[Dataset entries]
## config.mk

```make
export PLATFORM = sky130hd
export DESIGN_NAME = ustt_ram
export DESIGN_NICKNAME = d
export VERILOG_FILES = /design/src/hdl/ustt_ram.sv
export SDC_FILE = /design/constraint.sdc
export NUM_CORES = 1
export LEC_CHECK = 0
export CAP_MARGIN = 25
export CORE_AREA = 2 2 117 119
export DETAILED_ROUTE_END_ITERATION = 12
export DIE_AREA = 0 0 119 121
export DONT_BUFFER_PORTS = 1
export GPL_ROUTABILITY_DRIVEN = 0
export PLACE_DENSITY = 0.64
export SYNTH_ARGS = -nofsm -noshare
export SYNTH_HDL_FRONTEND = slang
export SYNTH_SLANG_ARGS = --single-unit
```

## constraint.sdc

```tcl
create_clock -name aclk -period 4.6 [get_ports aclk]
set_clock_uncertainty 0.15 [all_clocks]
set_input_delay 0 -clock aclk [delete_from_list [all_inputs] [get_ports aclk]]
set_output_delay 0 -clock aclk [all_outputs]
set_load 0.02 [all_outputs]
```

## src/hdl/ustt_ram.sv

```systemverilog
// Generic single-write, single-read RAM with registered read data.
// No dependencies.
module ustt_ram #(
    parameter int unsigned WIDTH = 8,
    parameter int unsigned DEPTH = 16
) (
    input  logic                     aclk,
    input  logic                     wr_en,
    input  logic [$clog2(DEPTH)-1:0] wr_addr,
    input  logic [WIDTH-1:0]         wr_data,
    input  logic [$clog2(DEPTH)-1:0] rd_addr,
    output logic [WIDTH-1:0]         rd_data
);

    logic [WIDTH-1:0] mem [DEPTH];

    always_ff @(posedge aclk) begin
        if (wr_en) begin
            mem[wr_addr] <= wr_data;
        end
        rd_data <= mem[rd_addr];
    end

endmodule

```

==> results by stage, run 1 <==
Floorplan:
- The floorplan step set the die width to roughly 120 um.
- After floorplanning, the core was sized to cover approximately 13000 um^2.
- The die covers roughly 14000 um^2.
- The initial core utilization is between 30% and 40%.
- The floorplan step set the die height to between 100 and 150 um.
- In this run the count of I/O pins placed on the die edge is 26.
- The initialized floorplan defines 42 standard-cell rows.

Pwr:
- Cell internal power was estimated by the tool at approximately 2300 uW.
- The net switching power figure is approximately 560 uW.
- VDD sags by at most roughly 0.00038 V.
- The share of total power in the clock network is between 40% and 50%.
- The fraction of power spent switching nets is 19.16%.
- Sequential cells account for 48.5% of the total power.
- The power per cell area is roughly 470 nW/um^2.
- In this run, the combinational gates consume around 4.4% of the power.
- For this design the static power due to leakage is 0.002027 uW.

Setup path:
- The destination of the worst register-to-register timing path is rd_data[3].
- STA classifies the critical path endpoint as a flip-flop.
- In this run the worst path has a maximum fanout of 1.
- Counting buffers and inverters, the worst setup path is 6 cells deep.
- The worst endpoint required time is 4.74 ns.
- Together, buffers and inverters on the worst path number 3.
- In this run the register-to-register setup slack is 1.60 ns.
- The slowest stage of the critical path is the dlygate4sd3_1 cell.
- The critical path goes through mux4_1 > dlygate4sd3_1 > a22oi_1 > dlygate4sd3_1 > nand2_1 > dlygate4sd3_1.
- The number of cells on the worst reg-to-reg path is 6.
- The delay contributed by the slowest stage of the critical path is 0.58 ns.
- The source of the worst register-to-register timing path is mem[9][3].
- Broken down by cell family, the worst path's largest delay share belongs to buffers and inverters.
- The signal arrival time at the worst endpoint is between 3 and 4 ns.
- The most repeated library cell on the critical path is dlygate4sd3_1.
- The nature of the critical path startpoint is a flip-flop.
- By startpoint and endpoint, the worst setup path is classified as reg -> reg.

Timing:
- The worst path meets setup with about 1.6 ns of slack.
- The total count of max-transition violations in the final report is 0.
- Setup repair after global routing left no endpoint under its margin.
- The post-route minimum period is roughly 3 ns.
- The remaining max-slew budget at the tightest pin is between 30% and 40%.
- The period utilization is between 60% and 70%.
- The number of hold violations in the final report is 0.
- Setup violations remaining at the end of the flow were counted as 0.
- At the pin with the least slew margin, the transition time is 0.9889 ns.
- The post-route worst hold slack is ~0.0065 ns.
- The achievable clock frequency is 333.2 MHz.
- The post-route setup TNS is 0 ns.

Placement:
- Once detailed placement completed, the half-perimeter wirelength came to about 5.8 mm.
- Input and output buffers added on the ports amount to 0.
- Prior to clock tree synthesis, the placed netlist has a worst setup slack of about 2.7 ns.
- The instance area at placement is roughly 5300 um^2.

CTS:
- TritonCTS built the clock tree.
- The clock drives between 100 and 150 sinks.
- The number of buffers added by the clock tree synthesis step is 17.
- The clock tree root buffer cell is clkbuf_16.
- The later pin in the worst-skew pair is clocked with a latency of a little over 0.4 ns.
- After clock tree synthesis, the clock-pin slew on the worst setup and hold paths is ~0.06 ns.
- The number of buffers between clock root and the deepest sink is 2.
- The H-tree was split into 4 levels.

Logic synthesis:
- Sorting the synthesized cells by how often they occur yields edfxtp_1 (128), mux4_2 (18), a22oi_1 (16).
- After technology mapping, the gate count stands at between 200 and 250.
- Summing the areas of all compound-gate instances in the mapped netlist gives around 2.3% of the synthesized area.
- In the post-synthesis netlist, the biggest area contributors are edfxtp_1 (75%), mux4_2 (7.9%), mux4_1 (7.1%).
- The synthesized-area fraction occupied by xor and xnor cells is 0%.
- Summing every instance area after synthesis gives between 5000 and 6000 um^2.
- In the synthesized netlist, mux cells make up 15.02% of the area.
- The fraction of synthesized cell area taken by the top area cell type is 74.67%.
- The dominant combinational cell family by area after synthesis is multiplexers.
- Of all flip-flops after synthesis, the portion carrying an async set or reset was 0%.
- The post-synthesis share of cell area spent on and, or, nand and nor gates is 3.184%.
- Of the total synthesized cell area, the portion taken by full adders, half adders and majority gates is 0%.
- For this run, the leading register cell type out of synthesis is edfxtp_1.
- The synthesized netlist contains 19 unique library cells.
- The Yosys warning count is 0.
- The synthesized area divided by synthesized cell count is between 20 and 25 um^2.
- The sequential element share of the synthesized area is about 80%.
- Summed over all instances, the cell type with the most area after synthesis is edfxtp_1.
- Yosys instantiated no cell more often than edfxtp_1.
- The synthesized design contains roughly 130 enable-type register cells.
- The net count after synthesis is ~250.
- The synthesized design contains around 140 register bits.

Flow run:
- The number of maximum-capacitance violations is 0.

Worst hold path:
- The launch point of the worst hold path is rd_addr[3].
- Counting instances, the worst hold path has a depth of 3.
- The worst hold path belongs to the class in -> reg.
- The end point of the worst hold path is rd_data[1].

GRT:
- The first global-routing pass estimated approximately 15 mm of wire.
- The via count of the first global-routing pass is around 2500.
- The leftover overflow at the end of global routing is 0.
- The number of antenna violations at the first check in global routing is 0.
- Entering global routing, the biggest net connects 33 pins.
- Across every metal layer, demand over resource in global routing totals about 15%.

Route:
- The routed via count is ~2400.
- The first routing iteration left 254 violations.
- In the routed layout, each cell is associated on average with a via count of 5.190.
- After detailed routing, the average wire length per cell comes to around 22 um.
- For this run, design rule violations remaining after detail routing come to 0.
- The first detailed-routing pass took 5 iterations.
- The total wire length is just over 10 mm.
- The detail route stage leaves a number of antenna-violating nets equal to 0.

Cells and area:
- 0 antenna diodes ended up in the layout.
- After routing the design area is between 6000 and 7000 um^2.
- For this run, the post-layout net count is 286.
- The number of filler instances in the final layout is roughly 1100.
- The fraction of layout cells with a size suffix above 1 is 19.22%.
- Compared with the post-synthesis result, the final layout area differs by 20.61%.

Status:
- The run finished with clean final reports.
what timing repair did:
action,CTS,global route
buffers inserted,0,0
resized for setup,0,0
hold endpoints to repair,220,0
hold buffers,27,0
metrics by stage:
stage,std cells,util [%],power (uW)
6_report,457,47.45,2898
5_1_grt,457,47.45,2981
4_1_cts,457,47.45,2918
3_5_place_dp,398,40.53,1505
3_3_place_gp,398,40.53,1502
2_1_floorplan,229,-,1498
layer usage:
metal	up-vias	track usage [%]	part of all wire (%)
met3	4	4.276	7.0
met4	0	4.911	0.52
met5	-	0	0
li1	1053	-	-
met1	1231	20.26	42
met2	84	24.68	50
sequential cells by signal, indices dropped and copies added (netlist names):
register / cells
mem: 128
rd_data: 8
cell families after synthesis:
group | count (synthesis)
multiplexers | 32
buffers and inverters | 10
AO/OA/AOI/OAI | 16
flip-flops | 136
AND/OR/NAND/NOR | 35
placed cells by master, fill, tap and decap left out:
| master | n |
|---|---|
| buf_4 | 3 |
| mux4_2 | 18 |
| nand3_1 | 1 |
| clkbuf_16 | 17 |
| dfxtp_1 | 8 |
| clkinvlp_4 | 2 |
| and2_1 | 1 |
| nand2_1 | 9 |
| nand2b_1 | 2 |
| clkinv_2 | 2 |
| buf_12 | 2 |
| nor2_1 | 13 |
| nand3b_1 | 2 |
| and2b_1 | 1 |
| edfxtp_1 | 128 |
| bufinv_16 | 2 |
| clkbuf_1 | 2 |
| nor2b_1 | 1 |
| mux4_1 | 14 |
| nor3_1 | 4 |
| a22oi_1 | 16 |
| or3b_2 | 1 |
| clkbuf_8 | 7 |
| dlygate4sd3_1 | 25 |
worst max-delay path by stage:
stage	startpoint	end	slack, ns
CTS	mem[11][3]	rd_data[3]	1.63
global route	mem[10][3]	rd_data[3]	1.53
floorplan	wr_addr[2]	mem[0][0]	2.96
detailed placement	wr_addr[2]	mem[0][1]	2.73
finish	mem[9][3]	rd_data[3]	1.60
global placement	wr_addr[2]	mem[0][5]	2.70
area by class of cell:
cell class              instances  area, um^2  area share, %
clock inverters                 6       85.08          1.370
clock buffers                  26       529.3          8.525
repair buffers                 30       312.8          5.038
flip-flops and latches        136        4004          64.49
multi-input cells              83        1057          17.03
well taps                     176       220.2          3.547
worst register-to-register path: cells and delay by family, from the launching register on:
| kind | cells | cell delay [ns] |
|---|---|---|
| buffers and inverters | 3 | 1.70 |
| multiplexers | 1 | 0.48 |
| AND/OR/NAND/NOR | 1 | 0.04 |
| flip-flops | 1 | 0.34 |
| AO/OA/AOI/OAI | 1 | 0.18 |
power groups by stage:
stage          Clock [uW]  Combinational, uW  Sequential (uW)
6_report             1370                127             1400
4_1_cts              1380                129             1410
2_1_floorplan           0               70.3             1430
3_3_place_gp            0               72.9             1430
3_5_place_dp            0               73.9             1430
5_1_grt              1440                138             1410
Power figures use the tool's default switching activity.
==> inputs of run 2 (changes only) <==
- clock period: 4.6 -> 2.9 ns (I/O delays scaled with it)
==> results by stage, run 2 (same netlist as run 1, synthesis figures left out) <==
Pwr:
- The power per cell area is 730.4 nW/um^2 (+56%).
- The fraction of power spent switching nets came to 20.05% (+0.89 points).
- The sequential power share is 49.1% (+0.6 points).
- The share of total power in the clock network came to 46.4% (-0.7 points).
- The maximum vdd ir drop is 0.0005227 V (+37%).
- The internal power summed over all cells is 3626 uW (+55%).
- The reported leakage power was 0.002016 uW (-0.51%).
- The combinational share of power is 4.4% (about the same).
- The net switching power figure was 909.3 uW (+64%).

Worst hold path:
- The class of the tightest hold or removal check is in -> reg.

Cells and area:
- In the layout the commonest cells are edfxtp_1 (128), dlygate4sd3_1 (26), mux4_2 (18).
- The most frequent standard cell in the layout excluding fill and tap cells is edfxtp_1.
- The area added between synthesis and finish is 20.64% (about the same).
- The number of flip-flops under the largest register name is 128 (unchanged).
- The area occupied by registers is 4004 um^2 (unchanged).
- The area used by multi-input combinational logic is 1057 um^2 (unchanged).
- The post-route core utilization came to 47.46% (about the same).
- The register with the most flip-flops is mem.
- The final layout net count is 288 (+0.70%).
- The fraction of layout cells with a size suffix above 1 is 19.08% (-0.14 points).
- The final design area excluding fillers is 6210 um^2 (about the same).
- The number of filler instances in the final layout was 1042 (-0.86%).
- The largest registers in the layout are mem: 128 flops, rd_data: 8 flops.

Status:
- The run finished with clean final reports.

Timing:
- The pin slew with the least headroom to its limit came to 0.9470 ns (-0.04200 ns).
- Setup repair after global routing left no endpoint under its margin.
- The remaining max-slew budget at the tightest pin is 36.64% (+2.8 points).
- The achievable clock frequency is 407.1 MHz (+22%).
- The number of hold violations in the final report is 0 (unchanged).
- The final-report setup violation count is 0 (unchanged).
- The total count of max-transition violations in the final report was 0 (unchanged).
- The post-route worst hold slack was 0.006403 ns (-0.00009914 ns).
- The post-route setup TNS is 0 ns (unchanged).
- The period utilization is 84.69% (+19 points).
- The post-route minimum period is 2.456 ns (-0.5450 ns).

CTS:
- TritonCTS built the clock tree.
- The latest clock arrival within the worst-skew pair is 0.41 ns (about the same).
- The number of buffers between clock root and the deepest sink is 2 (unchanged).
- The clock transition at the registers of the reported paths is 0.06 ns (about the same).
- The number of H-tree branching levels is 4 (unchanged).
- The setup fix buffers added after clock tree synthesis was 0 (unchanged).
- The number of buffers inserted by hold repair at cts was 28 (+3.7%).
- The total of cells resized after clock tree synthesis is 0 (unchanged).
- The number of clock sinks is 136 (unchanged).
- The root buffer cell chosen for the clock tree is clkbuf_16.
- The number of buffers added by the clock tree synthesis step is 17 (unchanged).

Route:
- The initial detailed-routing violation count is 368 (+45%).
- The routed via count came to 2423 (+2.2%).
- The first-pass iteration count of the detailed router is 5 (unchanged).
- The number of nets with antenna violations after routing is 0 (unchanged).
- The post-detailed-route DRC marker count is 0 (unchanged).
- The via count normalized by instance count was 5.256 (+1.3%).
- The wire length per cell is 21.36 um (-3.8%).
- The total wire length came to 9.845 mm (-2.9%).

Setup path:
- The signal arrival time at the worst endpoint is 2.60 ns (-0.54 ns).
- The worst endpoint required time is 3.04 ns (-1.70 ns).
- The cell count of the worst reg-to-reg path was 5 (-1).
- The delay contributed by the slowest stage of the critical path was 0.57 ns (about the same).
- The total stage count of the critical path is 5 (-1).
- The capturing instance or port of the critical path is rd_data[3].
- The startpoint-to-endpoint class of the critical path is reg -> reg.
- The source of the critical timing path is mem[9][3].
- The buffer and inverter count on the worst path came to 2 (-1).
- For this design, the slowest cell found on the critical path is dlygate4sd3_1.
- The worst reg-to-reg setup slack is 0.44 ns (-1.16 ns).
- The source of the worst register-to-register timing path is mem[9][3].
- The signal on the critical path passes through mux4_1 > dlygate4sd3_1 > a22oi_1 > dlygate4sd3_1 > nand2_1.
- STA classifies the critical path endpoint as a flip-flop.
- The top fanout value on the critical path came to 1 (unchanged).
- The most repeated library cell on the critical path is dlygate4sd3_1.
- The worst setup path is launched from a flip-flop.
- The family with the most delay on the worst path is buffers and inverters.
- The destination of the worst register-to-register timing path is rd_data[3].

Floorplan:
- The initial core utilization is 39.34% (unchanged).
- The overall die area was 14400 um^2 (unchanged).
- The width of the die came to 119 um (unchanged).
- The overall die height came to 121 um (unchanged).
- The standard cell core area is 13090 um^2 (unchanged).
- The total I/O pin count came to 26 (unchanged).
- The number of cell rows is 42 (unchanged).

GRT:
- The global-route wire length before repair is 15.45 mm (+0.45%).
- The leftover overflow at the end of global routing came to 0 (unchanged).
- The overall track demand over capacity in global routing is 14.95% (-0.35 points).
- The via count of the first global-routing pass is 2548 (+0.079%).
- The pin count of the biggest net entering global routing was 33 (unchanged).
- The number of antenna violations at the first check in global routing is 2 (+2).

Placement:
- The post-DP HPWL is 5.701 mm (-1.3%).
- The count of input and output buffers is 0 (unchanged).
- The instance area at placement is 5311 um^2 (+0.14%).

Flow run:
- The number of maximum-capacitance violations is 0 (unchanged).
run 2: cell count changes in the layout (fill, tap and decap cells not counted), sizes merged:
cell and change:
clkbuf -9, clkinv +6, clkinvlp +2, diode +2
buf +1, bufinv +1, dlygate4sd3 +1
run 2: how the worst min path moves through the flow:
stage                endpoint  depth (start not counted)  slack, ns       start
finish              mem[5][7]                          2      0.006  wr_addr[3]
global route        mem[8][4]                          3       0.03  wr_addr[2]
CTS                 mem[7][1]                          2      0.004  wr_addr[3]
detailed placement  mem[6][0]                          0      -0.05  wr_data[0]
global placement    mem[4][0]                          0      -0.05  wr_data[0]
floorplan           mem[0][0]                          0      -0.05  wr_data[0]
run 2: stage by stage:
step,instances,setup WS [ns],total power [uW]
floorplan,229,1.257,2376
global placement,399,1.331,2381
detailed placement,399,1.251,2385
CTS,459,0.4468,4565
global route,461,0.3271,4666
finish,461,0.4439,4536
run 2: layer usage:
metal	GRT usage, %	vias up	share of wire [%]
met5	0	-	0
met4	4.911	0	1.2
met3	5.263	10	5.9
met2	22.59	77	48
met1	20.37	1275	45
li1	-	1061	-
run 2: final cells by class:
type / instances / share of cell area, %
Sequential cell: 136 / 64.48
Multi-Input combinational cell: 83 / 17.03
Clock buffer: 17 / 6.851
Timing Repair Buffer: 32 / 5.440
Tap cell: 176 / 3.546
Clock inverter: 15 / 2.579
Antenna cell: 2 / 0.08060
run 2: power groups by stage:
| stage | combinational [uW] | clock [uW] | sequential [uW] |
|---|---|---|---|
| 6_report | 200 | 2110 | 2230 |
| 5_1_grt | 218 | 2210 | 2230 |
| 4_1_cts | 202 | 2130 | 2230 |
| 3_5_place_dp | 115 | 0 | 2270 |
| 3_3_place_gp | 113 | 0 | 2270 |
| 2_1_floorplan | 112 | 0 | 2260 |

WHAT THE TASK ASKS:
Where does "internal" appear in the records above? Copy every line that has it.

ANSWER FOR THIS EXERCISE:
- Cell internal power was estimated by the tool at approximately 2300 uW.
- The internal power summed over all cells is 3626 uW (+55%).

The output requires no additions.